Stored items

++++++++

`src/rtl/ap_mult_pkg.sv`:
```
// Shared types, default compressor tables and the column-index helper
// for the approximate LUT multiplier.
package ap_mult_pkg;

    localparam int LUT_W = 16;

    typedef logic [LUT_W-1:0] lut_t;

    localparam lut_t LUT_OR   = 16'hFFFE;
    localparam lut_t LUT_AND  = 16'h8000;
    localparam lut_t LUT_XOR  = 16'h6996;
    localparam lut_t LUT_ZERO = 16'h0000;

    // Column c bits ordered i = 0..c; bit k of the index is pp[c-k][k],
    // so pp[c][0] lands in the LSB. Unused upper bits stay zero.
    function automatic logic [3:0] apx_col_index(
        input logic [15:0] a,
        input logic [15:0] b,
        input int          c
    );
        logic [3:0] idx;
        idx = '0;
        for (int k = 0; k < 4; k++) begin
            if (k <= c) begin
                idx[k] = a[4'(c - k)] & b[4'(k)];
            end
        end
        return idx;
    endfunction

endpackage

```
`src/rtl/ap_mult_lut_pipe_com_lut4.sv`:
```
// Programmable 4-input approximate compressor: one table bit per pattern.
// Ports: lut (truth table), idx (input pattern), y (selected output bit).
module ap_com_lut4
    import ap_mult_pkg::*;
(
    input  lut_t       lut,
    input  logic [3:0] idx,
    output logic       y
);

    assign y = lut[idx];

endmodule

```
`src/rtl/ap_mult_lut_pipe.sv`:
```
// Two-stage unsigned approximate multiplier; low columns via LUTs.
// Ports: in_* operand handshake, out_* product handshake, cfg_* LUT write.
module ap_mult_lut_pipe
    import ap_mult_pkg::*;
#(
    parameter int          W        = 12,
    parameter int          APX_COLS = 4,
    parameter logic [15:0] LUT_RST  = 16'hFFFE
) (
    input  logic           clk,
    input  logic           rst_n,
    input  logic           in_valid,
    output logic           in_ready,
    input  logic [W-1:0]   in_a,
    input  logic [W-1:0]   in_b,
    input  logic           in_exact,
    output logic           out_valid,
    input  logic           out_ready,
    output logic [2*W-1:0] out_p,
    input  logic           cfg_valid,
    output logic           cfg_ready,
    input  logic [1:0]     cfg_idx,
    input  logic [15:0]    cfg_lut
);

    logic           v0;
    logic           e0;
    logic [W-1:0]   a0;
    logic [W-1:0]   b0;
    lut_t           lut_q [APX_COLS];
    logic [APX_COLS-1:0] col_bit;
    logic [2*W-1:0] p_exact;
    logic [2*W-1:0] p_apx;
    logic [2*W-1:0] p_next;
    logic           adv;
    logic           accept;
    logic           cfg_fire;

    assign adv       = !out_valid || out_ready;
    // Config wins over operands so a pending write can drain the pipe.
    assign in_ready  = adv && !cfg_valid;
    assign accept    = in_valid && in_ready;
    assign cfg_ready = !v0 && !out_valid;
    assign cfg_fire  = cfg_valid && cfg_ready;

    for (genvar c = 0; c < APX_COLS; c++) begin : g_col
        ap_com_lut4 u_lut (
            .lut (lut_q[c]),
            .idx (apx_col_index(16'(a0), 16'(b0), c)),
            .y   (col_bit[c])
        );
    end

    always_comb begin
        logic [2*W-1:0] pp;
        pp      = '0;
        p_exact = '0;
        p_apx   = '0;
        for (int i = 0; i < W; i++) begin
            for (int j = 0; j < W; j++) begin
                pp      = {{(2*W-1){1'b0}}, a0[i] & b0[j]};
                p_exact = p_exact + (pp << (i + j));
                if (i + j >= APX_COLS) begin
                    p_apx = p_apx + (pp << (i + j));
                end
            end
        end
        for (int c = 0; c < APX_COLS; c++) begin
            p_apx = p_apx + ({{(2*W-1){1'b0}}, col_bit[c]} << c);
        end
        p_next = e0 ? p_exact : p_apx;
    end

    always_ff @(posedge clk or negedge rst_n) begin
        if (!rst_n) begin
            v0 <= 1'b0;
            e0 <= 1'b0;
            a0 <= '0;
            b0 <= '0;
        end else if (adv) begin
            v0 <= accept;
            if (accept) begin
                a0 <= in_a;
                b0 <= in_b;
                e0 <= in_exact;
            end
        end
    end

    always_ff @(posedge clk or negedge rst_n) begin
        if (!rst_n) begin
            out_valid <= 1'b0;
            out_p     <= '0;
        end else if (adv) begin
            out_valid <= v0;
            if (v0) begin
                out_p <= p_next;
            end
        end
    end

    // Writes only land with both stages empty, so no in-flight
    // transaction ever sees a table change.
    always_ff @(posedge clk or negedge rst_n) begin
        if (!rst_n) begin
            for (int c = 0; c < APX_COLS; c++) begin
                lut_q[c] <= LUT_RST;
            end
        end else if (cfg_fire) begin
            for (int c = 0; c < APX_COLS; c++) begin
                if (cfg_idx == 2'(c)) begin
                    lut_q[c] <= cfg_lut;
                end
            end
        end
    end

endmodule
```
`config.mk`:
```
export PLATFORM = sky130hd
export DESIGN_NAME = ap_mult_lut_pipe
export DESIGN_NICKNAME = d
export VERILOG_FILES = /design/src/rtl/ap_mult_pkg.sv /design/src/rtl/ap_mult_lut_pipe_com_lut4.sv /design/src/rtl/ap_mult_lut_pipe.sv
export SDC_FILE = /design/constraint.sdc
export NUM_CORES = 1
export LEC_CHECK = 0
export ABC_AREA = 0
export BUFFER_PORTS_ARGS = -buffer_cell sky130_fd_sc_hd__buf_2
export CAP_MARGIN = 10
export CORE_MARGIN = 8
export CORE_UTILIZATION = 56
export CTS_CLUSTER_DIAMETER = 200
export CTS_CLUSTER_SIZE = 24
export DETAILED_ROUTE_END_ITERATION = 10
export PLACE_DENSITY = 0.76
export SLEW_MARGIN = 20
export SYNTH_ARGS = -nofsm -noshare
export SYNTH_HDL_FRONTEND = slang
export SYNTH_SLANG_ARGS = --single-unit
```
`constraint.sdc`:
```
create_clock -name clk -period 6.5 [get_ports clk]
set_input_delay 0.975 -clock clk [delete_from_list [all_inputs] [get_ports clk]]
set_output_delay 0.975 -clock clk [all_outputs]
set_load 0.05 [all_outputs]
```
==> Word level (Yosys, flattened, before mapping) <==
Index checks and enable logic that the tools add are counted.
{ "op_classes": {"n_eq_ne": 3, "order_cmp": 4, "mux": 9, "reduce_logical": 15, "n_addsub": 280, "bitwise_logic": 144} }
{ "op_table": {"columns": ["cell", "count"], "rows": [
  ["adder 24 x 13 -> 24 bit", 21],
  ["adder 24 x 12 -> 24 bit", 20],
  ["adder 24 x 14 -> 24 bit", 20],
  ["adder 24 x 11 -> 24 bit", 18],
  ["adder 24 x 15 -> 24 bit", 18],
  ["adder 24 x 10 -> 24 bit", 16],
  ["adder 24 x 16 -> 24 bit", 16],
  ["adder 24 x 17 -> 24 bit", 14],
  ["adder 24 x 9 -> 24 bit", 14],
  ["adder 24 x 18 -> 24 bit", 12],
  ["adder 24 x 8 -> 24 bit", 12],
  ["adder 24 x 19 -> 24 bit", 10],
  ["adder 24 x 7 -> 24 bit", 10],
  ["adder 24 x 20 -> 24 bit", 8],
  ["adder 24 x 6 -> 24 bit", 7],
  ["adder 24 x 21 -> 24 bit", 6],
  ["AND 1 bit", 144],
  ["adder 24 x 5 -> 24 bit", 5],
  ["adder 24 x 22 -> 24 bit", 4],
  ["adder 24 x 4 -> 24 bit", 3],
  ["adder 24 x 23 -> 24 bit", 2],
  ["adder 24 x 3 -> 24 bit", 2],
  ["adder 12 x 12 -> 13 bit", 2],
  ["adder 11 x 11 -> 12 bit", 2],
  ["other kinds (50)", 69]
]} }
{ "totals": {"reg_bits": 81, "wordCells": 465, "out_inout_bits": 27} }

==> Logic depth before layout (Yosys ltp) <==
Gate-level depths: netlist of run 1.
{ "logic_depth": {"depth_word": 145, "ltp_mapped": 19, "mapped_depth_nobuf": 18} }

==> By module <==
A second synthesis of run 1 with hierarchy kept.
{ "unflattened": {"cells_unflattened": 857, "area_unflattened_um2": 9685.5} }
{ "by_module_without_submodules": {"columns": ["mod", "seq_area_each_um2", "cells_per_inst", "area_each_um2", "instances"], "rows": [
  ["ap_mult_lut_pipe", 2952.8, 829, 9145.0, 1],
  ["ap_com_lut4", 0.0, 7, 135.1, 4]
]} }

==> Least setup slack after synthesis of run 1 <==
OpenSTA, ideal clock, no wires.
{ "synth_timing": {"kind": "flip-flop to flip-flop", "from": "reg b0[9]", "to": "reg out_p[21]", "path_buffers": 1, "stages_incl_launch_ff": 18, "synth_period_minus_slack_ns": 4.995, "path_slack_ns": 1.505, "arrival_time_ns": 4.865, "required_ns": 6.370, "setup_time_ns": 0.130, "path_cell_list": "dfrtp_1 -> clkbuf_1 -> nand2_1 -> fa_1 -> inv_1 -> fa_1 -> fa_1 -> fa_1 -> inv_1 -> fa_1 -> inv_1 -> ha_1 -> a21o_1 -> a21oi_2 -> a21bo_4 -> a221oi_2 -> xor2_1 -> o21ai_1"} }
{ "synth_via": {"elab_chain_len": 137, "word_cells_on_any_way": 281, "classes_between": "add/sub (268); mux (1); bitwise (12)"} }
{ "synth_lines": {"columns": ["element", "line", "source"], "rows": [
  ["from (decl)", "ap_mult_lut_pipe.sv:29", "logic [W-1:0] b0;"],
  ["from (signal assigned)", "ap_mult_lut_pipe.sv:84", "b0 <= in_b;"],
  ["AND 1 bit", "ap_mult_lut_pipe.sv:61", "pp = {{(2*W-1){1'b0}}, a0[i] & b0[j]};"],
  ["adder 10 x 10 -> 11 bit", "ap_mult_lut_pipe.sv:62", "p_exact = p_exact + (pp << (i + j));"],
  ["adder 11 x 11 -> 12 bit", "ap_mult_lut_pipe.sv:62", null],
  ["adder 12 x 12 -> 13 bit", "ap_mult_lut_pipe.sv:62", null],
  ["adder 13 x 2 -> 14 bit", "ap_mult_lut_pipe.sv:62", null],
  ["adder 14 x 3 -> 15 bit", "ap_mult_lut_pipe.sv:62", null],
  ["adder 15 x 4 -> 16 bit", "ap_mult_lut_pipe.sv:62", null],
  ["adder 16 x 5 -> 17 bit", "ap_mult_lut_pipe.sv:62", null],
  ["[... 121 more ...]", null, null],
  ["adder 24 x 17 -> 24 bit", "ap_mult_lut_pipe.sv:62", null],
  ["adder 24 x 18 -> 24 bit", "ap_mult_lut_pipe.sv:62", null],
  ["adder 24 x 19 -> 24 bit", "ap_mult_lut_pipe.sv:62", null],
  ["adder 24 x 20 -> 24 bit", "ap_mult_lut_pipe.sv:62", null],
  ["adder 24 x 21 -> 24 bit", "ap_mult_lut_pipe.sv:62", null],
  ["adder 24 x 22 -> 24 bit", "ap_mult_lut_pipe.sv:62", null],
  ["adder 24 x 23 -> 24 bit", "ap_mult_lut_pipe.sv:62", null],
  ["2-to-1 mux 24 bit (*)", "ap_mult_lut_pipe.sv:71", "p_next = e0 ? p_exact : p_apx;"],
  ["to (signal assigned)", "ap_mult_lut_pipe.sv:97", "out_p <= p_next;"],
  ["to (decl)", "ap_mult_lut_pipe.sv:19", "output logic [2*W-1:0] out_p,"]
]} }
Mark *: on every way between the ends. The rest lies on a longest branch, timed or not.
A chain may end at the register's enable or synchronous reset.

==> Worst setup path after layout of run 1 <==
{ "layout_timing": {"from": "reg a0[6]", "to": "reg out_p[22]"} }
{ "layout_via": {"elab_chain_len": 78, "word_cells_on_any_way": 161, "classes_between": "add/sub (148); mux (1); bitwise (12)"} }
{ "layout_lines": {"columns": ["element", "line", "source"], "rows": [
  ["from (decl)", "ap_mult_lut_pipe.sv:28", "logic [W-1:0] a0;"],
  ["from (signal assigned)", "ap_mult_lut_pipe.sv:83", "a0 <= in_a;"],
  ["AND 1 bit", "ap_mult_lut_pipe.sv:61", null],
  ["adder 24 x 7 -> 24 bit", "ap_mult_lut_pipe.sv:64", "p_apx = p_apx + (pp << (i + j));"],
  ["adder 24 x 8 -> 24 bit", "ap_mult_lut_pipe.sv:64", null],
  ["adder 24 x 9 -> 24 bit", "ap_mult_lut_pipe.sv:64", null],
  ["adder 24 x 10 -> 24 bit", "ap_mult_lut_pipe.sv:64", null],
  ["adder 24 x 11 -> 24 bit", "ap_mult_lut_pipe.sv:64", null],
  ["adder 24 x 12 -> 24 bit", "ap_mult_lut_pipe.sv:64", null],
  ["adder 24 x 13 -> 24 bit", "ap_mult_lut_pipe.sv:64", null],
  ["[... 62 more ...]", null, null],
  ["adder 24 x 21 -> 24 bit", "ap_mult_lut_pipe.sv:64", null],
  ["adder 24 x 22 -> 24 bit", "ap_mult_lut_pipe.sv:64", null],
  ["adder 24 x 23 -> 24 bit", "ap_mult_lut_pipe.sv:64", null],
  ["adder 24 x 1 -> 24 bit", "ap_mult_lut_pipe.sv:69", "p_apx = p_apx + ({{(2*W-1){1'b0}}, col_bit[c]} << c);"],
  ["adder 24 x 2 -> 24 bit", "ap_mult_lut_pipe.sv:69", null],
  ["adder 24 x 3 -> 24 bit", "ap_mult_lut_pipe.sv:69", null],
  ["adder 24 x 4 -> 24 bit", "ap_mult_lut_pipe.sv:69", null],
  ["2-to-1 mux 24 bit (*)", "ap_mult_lut_pipe.sv:71", null]
]} }
Marked as above.

==> summary.txt, run 1 <==
Outcome
  – Status: finished clean

Logic synthesis
  – Ys flop type: dfrtp_1
  – Syn nets: 993
  – Synth Instances: 780
  – Synth unique cells: 60
  – Top cells by area, synth: fa_1 26%, dfrtp_1 17%, ha_1 9.4%
  – Leading area contributor after synthesis: fa_1
  – Post-synth EDFFs: 0
  – Avg Inst Size Synth: 10.4 um2
  – FFs w/ async S/R, synth: 100%
  – Synthesized cell area: 0.00810 mm2
  – Yosys reg bits: 81
  – Sequential fraction of the synthesis area: 25.4%
  – Syn. warnings: 0
  – Area share of the largest cell type after synthesis: 25.7%

Detailed routing
  – DR pass1 iterations: 5
  – Initial DRC count: 322
  – Drt wl/cell: 18.1 um
  – Antenna-violating nets left: 0
  – Drc violations: 0
  – Aggregate routed wire length: 18400 um
  – Via count: 5727
  – Vias/cell: 5.63

Floorplan
  – Die Y-Extent: 136 um
  – Core area: 0.0143 mm2
  – Die X: 136 um
  – Initial Util: 56.6%
  – Number of cell rows: 44
  – Ports: 75
  – Die Footprint: 0.0186 mm2

Global route
  – GRT Max-Usage Layer: met2
  – GRT Residual Overflow: 0
  – Met2 usage: 36.1%
  – Pin count of the biggest net entering global routing: 82
  – Met3 global-route usage: 3.95%
  – Vias in the first global route: 6188
  – Total GRT Usage: 21.7%
  – Antenna violations before repair: 0
  – GR Util met1: 28.1%
  – First-pass GRT wire length: 31500 um

Final layout
  – Fill cell count: 1180
  – Share of cells above drive strength 1: 23.3%
  – Register area: 0.00206 mm2
  – Multi-input logic area: 0.00547 mm2
  – Layout net count: 1042
  – Area growth syn-to-layout: 9.65%
  – ANT cells: 0

Critical path
  – CP max stage cell: dfrtp_1
  – CP most frequent cell: fa_1
  – Crit. End Element: flip-flop
  – CP Data Arrival Time: 5.65 ns
  – Startpoint Class: flip-flop
  – Worst path required time: 6.74 ns
  – Crit Path Class: flip-flop to flip-flop
  – CP Max Fanout: 13
  – Max incr delay on CP: 0.58 ns
  – CP cell instances: and2_1, fa_1, fa_1, fa_1, fa_1, inv_1, fa_1, inv_1, ha_1, and3_4, nor2b_4, a221oi_2, o21ai_2, o21ai_1, or3b_1

Clock tree
  – TritonCTS buffer count: 9
  – Setup bufs post-CTS: 0
  – Maximum root-to-sink buffer count: 2
  – Hold buffers post-CTS: 0
  – Clk slew on worst S/H paths: 0.07 ns
  – Clock sinks: 81
  – CTS resizes: 0
  – Clock Latency Late Sink: 0.36 ns
  – CTS H-tree depth: 3
  – Clock root cell: clkbuf_16
  – CTS tree: built

Run
  – Max Cap Viol: 0

Timing
  – Worst-Margin Slew: 0.856 ns
  – Final Max Slew Viols: 0
  – Minimum clock period after layout: 5.41 ns
  – Fmax: 0.185 GHz
  – Final Cycle Share: 83.2%
  – Clock Skews: 0.0110 ns
  – Setup TNS: 0 ns
  – Relative slew slack: 42.8%
  – Final Hold Viols: 0
  – Unrepaired setup endpoints after global routing: false
  – Setup violators final: 0

Placement
  – Hpwl dp: 14100 um
  – Port-buffer cells: 74
  – RePlAce Congestion: 0.869

Min path
  – Hold Path Class: flip-flop to flip-flop
==> flip-flops by register name (all words and copies together) (netlist names) <==
name	flops
a0	12
e0	1
lut_q	30
b0	12
out_valid	1
out_p	24
v0	1
==> cell usage in the layout (no fill, tap or decap), types with 2 or more instances in the layout <==
cell type	instances
xnor2_1	9
o22ai_1	2
dfrtp_1	55
a31oi_1	2
nand3_1	7
mux2i_1	5
o21ai_0	21
inv_8	3
o211ai_1	2
inv_1	110
nor2_1	8
buf_2	73
dfstp_2	26
nand2b_1	4
xor2_1	5
and3_1	3
a21o_1	8
fa_1	104
buf_4	2
clkbuf_16	10
mux4_2	7
nand4_1	2
a21oi_1	19
nand2_1	110
and2_1	77
a221oi_2	2
ha_1	61
nor3_1	3
o21ai_1	5
a211o_1	2
mux2_2	54
==> area by class of cell <==
class                   count  area share, %
multi-input cells         551           61.6
well taps                 184           2.59
clock inverters             6          0.760
inverters                 110           4.65
flip-flops and latches     81           23.2
clock buffers              10           2.82
repair buffers             76           4.41
==> critical path, delay by kind of cell, from the launching register on <==
family | cells | cell delay (ns)
simple gates | 4 | 0.99
compound gates | 3 | 0.55
buf+inv | 2 | 0.09
flops | 1 | 0.58
fa+ha+maj | 6 | 3.07
==> stage by stage <==
step | hold WS [ns] | std cells | setup WS, ns | utilization, % | cell area [um2]
2_1_floorplan | 0.474 | 780 | 1.51 | - | 8100
5_1_grt | 0.500 | 1018 | 0.882 | 62.1 | 8880
4_1_cts | 0.484 | 1018 | 1.09 | 62.0 | 8880
3_5_place_dp | 0.466 | 1002 | 1.14 | 59.8 | 8560
6_report | 0.477 | 1018 | 1.09 | 62.1 | 8880
3_3_place_gp | 0.457 | 1002 | 1.17 | 59.8 | 8560
==> metal layers <==
metal	share of wire, %	vias to the layer above
li1	-	2600
met5	0	-
met4	1.9	0
met2	51	169
met3	5.2	28
met1	42	2930
==> cell families (layout without fill, tap and decap cells) <==
| logic type | Yosys count | in the layout | synth area share (%) |
|---|---|---|---|
| buf+inv | 148 | 202 | 7.04 |
| mux | 66 | 66 | 10.1 |
| simple gates | 224 | 224 | 13.8 |
| fa+ha+maj | 165 | 165 | 35.1 |
| compound gates | 82 | 82 | 7.03 |
| flops | 81 | 81 | 25.4 |
| xor+xnor | 14 | 14 | 1.51 |
==> final timing paths <==
kind	from	endpoint	slack [ns]	depth (start not counted)
worst min-delay path	out_p[7]$_DFFE_PN0P_	out_p[7]$_DFFE_PN0P_	0.48	2
max in group asynchronous	rst_n	b0[4]$_DFFE_PN0P_	5.33	1
worst max-delay path	a0[6]$_DFFE_PN0P_	out_p[22]$_DFFE_PN0P_	1.09	15
worst max register to register	a0[6]$_DFFE_PN0P_	out_p[22]$_DFFE_PN0P_	1.09	15
min in group asynchronous	rst_n	v0$_DFFE_PN0N_	0.65	1
worst min register to register	out_p[7]$_DFFE_PN0P_	out_p[7]$_DFFE_PN0P_	0.48	2
==> Yosys cell counts (3+ instances only) <==
cell and number:
a21o_1 8, a21oi_1 19, and2_1 77, and3_1 3
buf_2 6, clkbuf_1 30, dfrtp_1 55, dfstp_2 26
fa_1 104, ha_1 61, inv_1 110, mux2_2 54
mux2i_1 5, mux4_2 7, nand2_1 110, nand2b_1 4
nand3_1 7, nor2_1 8, nor3_1 3, o21ai_0 21
o21ai_1 5, xnor2_1 9, xor2_1 5
Power of run 1 is not shown: default switching activity piles up to over one toggle a cycle in this logic, so the estimate is an artifact.
==> run 2: changes to the inputs <==
==> constraint.sdc (replaced) <==
create_clock -name clk -period 5.45 [get_ports clk]
set_input_delay 0.8175 -clock clk [delete_from_list [all_inputs] [get_ports clk]]
set_output_delay 0.8175 -clock clk [all_outputs]
set_load 0.05 [all_outputs]
==> summary.txt, run 2 (same netlist as run 1, synthesis figures left out) <==
Clock tree
  – CTS H-tree depth: 3
  – Clock Latency Late Sink: 0.36 ns
  – Clock sinks: 81
  – TritonCTS buffer count: 9
  – CTS tree: built
  – Setup bufs post-CTS: 0
  – Clk slew on worst S/H paths: 0.07 ns
  – Clock root cell: clkbuf_16
  – Maximum root-to-sink buffer count: 2

Final layout
  – Biggest register: lut_q
  – Final core occ: 62.9%
  – Final instance area: 0.00900 mm2
  – Most frequent cells in the layout: 110 x inv_1, 109 x nand2_1, 104 x fa_1, 77 x and2_1, 73 x buf_2
  – Register area: 0.00207 mm2
  – Fill cell count: 1180
  – Share of cells above drive strength 1: 26.1%
  – Max reg flops: 30
  – Largest regs: lut_q: 30 flops, out_p: 24 flops
  – Most common cell after layout, fill and taps aside: inv_1
  – Multi-input logic area: 0.00548 mm2
  – Area growth syn-to-layout: 11.1%
  – ANT cells: 0
  – Layout net count: 1057

Critical path
  – Reg2reg end: out_p[21]$_DFFE_PN0P_
  – Reg-to-Reg Start: a0[8]$_DFFE_PN0P_
  – Worst path required time: 5.68 ns
  – CP Max Fanout: 13
  – Crit. End Element: flip-flop
  – R2R setup slack: 0.18 ns
  – Worst Setup EP: out_p[21]$_DFFE_PN0P_
  – Setup crit start: a0[8]$_DFFE_PN0P_
  – Crit Path Class: flip-flop to flip-flop
  – CP Data Arrival Time: 5.50 ns
  – Reg2reg path depth: 15
  – Startpoint Class: flip-flop

Floorplan
  – Die X: 136 um
  – Initial Util: 56.6%
  – Ports: 75
  – Die Y-Extent: 136 um
  – Die Footprint: 0.0186 mm2
  – Number of cell rows: 44
  – Core area: 0.0143 mm2

Timing
  – Clock Skews: 0.00974 ns
  – Setup violators final: 0
  – Minimum clock period after layout: 5.27 ns
  – Final Cycle Share: 96.7%
  – Final worst slack: 0.180 ns
  – Setup TNS: 0 ns
  – Final Hold Viols: 0
  – Unrepaired setup endpoints after global routing: false
  – Fmax: 0.190 GHz
  – Relative slew slack: 40.8%
  – Final Max Slew Viols: 0
  – Worst-Margin Slew: 0.885 ns

Detailed routing
  – Initial DRC count: 350
  – Vias/cell: 5.61
  – Antenna-violating nets left: 0
  – Via count: 5800
  – Drc violations: 0
  – DR pass1 iterations: 5
  – Drt wl/cell: 18.1 um
  – Aggregate routed wire length: 18600 um

Global route
  – Pin count of the biggest net entering global routing: 82
  – First-pass GRT wire length: 31400 um
  – Total GRT Usage: 21.7%
  – GRT Residual Overflow: 0
  – Vias in the first global route: 6131
  – Antenna violations before repair: 0

Placement
  – Dpl cell area: 0.00868 mm2
  – Port-buffer cells: 74
  – Hpwl dp: 14500 um
  – RePlAce Congestion: 0.873
  – Pre-CTS setup slack: 0.0899 ns

Run
  – Max Cap Viol: 0

Min path
  – Hold Path Class: flip-flop to flip-flop

Outcome
  – Status: finished clean
[run 2: changes by cell type in the layout (fill, tap and decap cells not counted), sizes merged]
cell and delta:
inv -1, clkinvlp +1, buf +15, clkbuf +1
clkinv -1
[run 2: cell type report]
| type | count | share of cell area (%) |
|---|---|---|
| Inverter | 110 | 4.59 |
| Timing Repair Buffer | 91 | 5.60 |
| Sequential cell | 81 | 23.0 |
| Clock buffer | 11 | 2.81 |
| Clock inverter | 5 | 0.501 |
| Multi-Input combinational cell | 551 | 60.9 |
| Tap cell | 184 | 2.56 |
[run 2: critical path, cell delays in order (launching register included)]
cell,delay [ns]
dfrtp_2,0.53
and2_1,0.21
fa_1,0.52
fa_1,0.52
fa_1,0.53
fa_1,0.55
inv_1,0.06
fa_1,0.53
inv_1,0.04
ha_1,0.36
a21o_1,0.24
a21oi_2,0.24
a21bo_4,0.28
a221oi_2,0.28
xor2_1,0.19
o21ai_1,0.07
[run 2: through the flow]
step                      hold slack [ns]  instances
final                               0.473       1033
after global routing                0.508       1033
after CTS                           0.482       1033
after detailed placement            0.468       1017
after global placement              0.458       1017
after floorplan                     0.474        780
[run 2: metal layers]
metal  global-route usage [%]  share of wire (%)  vias up
li1                         -                  -     2623
met1                     28.3                 42     2965
met2                     35.2                 49      182
met3                     4.40                6.3       30
met4                     7.93                2.3        0
met5                        0                  0        -
[run 2: timing repair]
item,CTS,global route
setup endpoints to repair,0,5
gates resized for setup,0,14
hold buffers,0,0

++++++++

## Requirement
Look through the records for the word "default". Every line that has it should be copied.

## Answer space
// Shared types, default compressor tables and the column-index helper
Power of run 1 is not shown: default switching activity piles up to over one toggle a cycle in this logic, so the estimate is an artifact.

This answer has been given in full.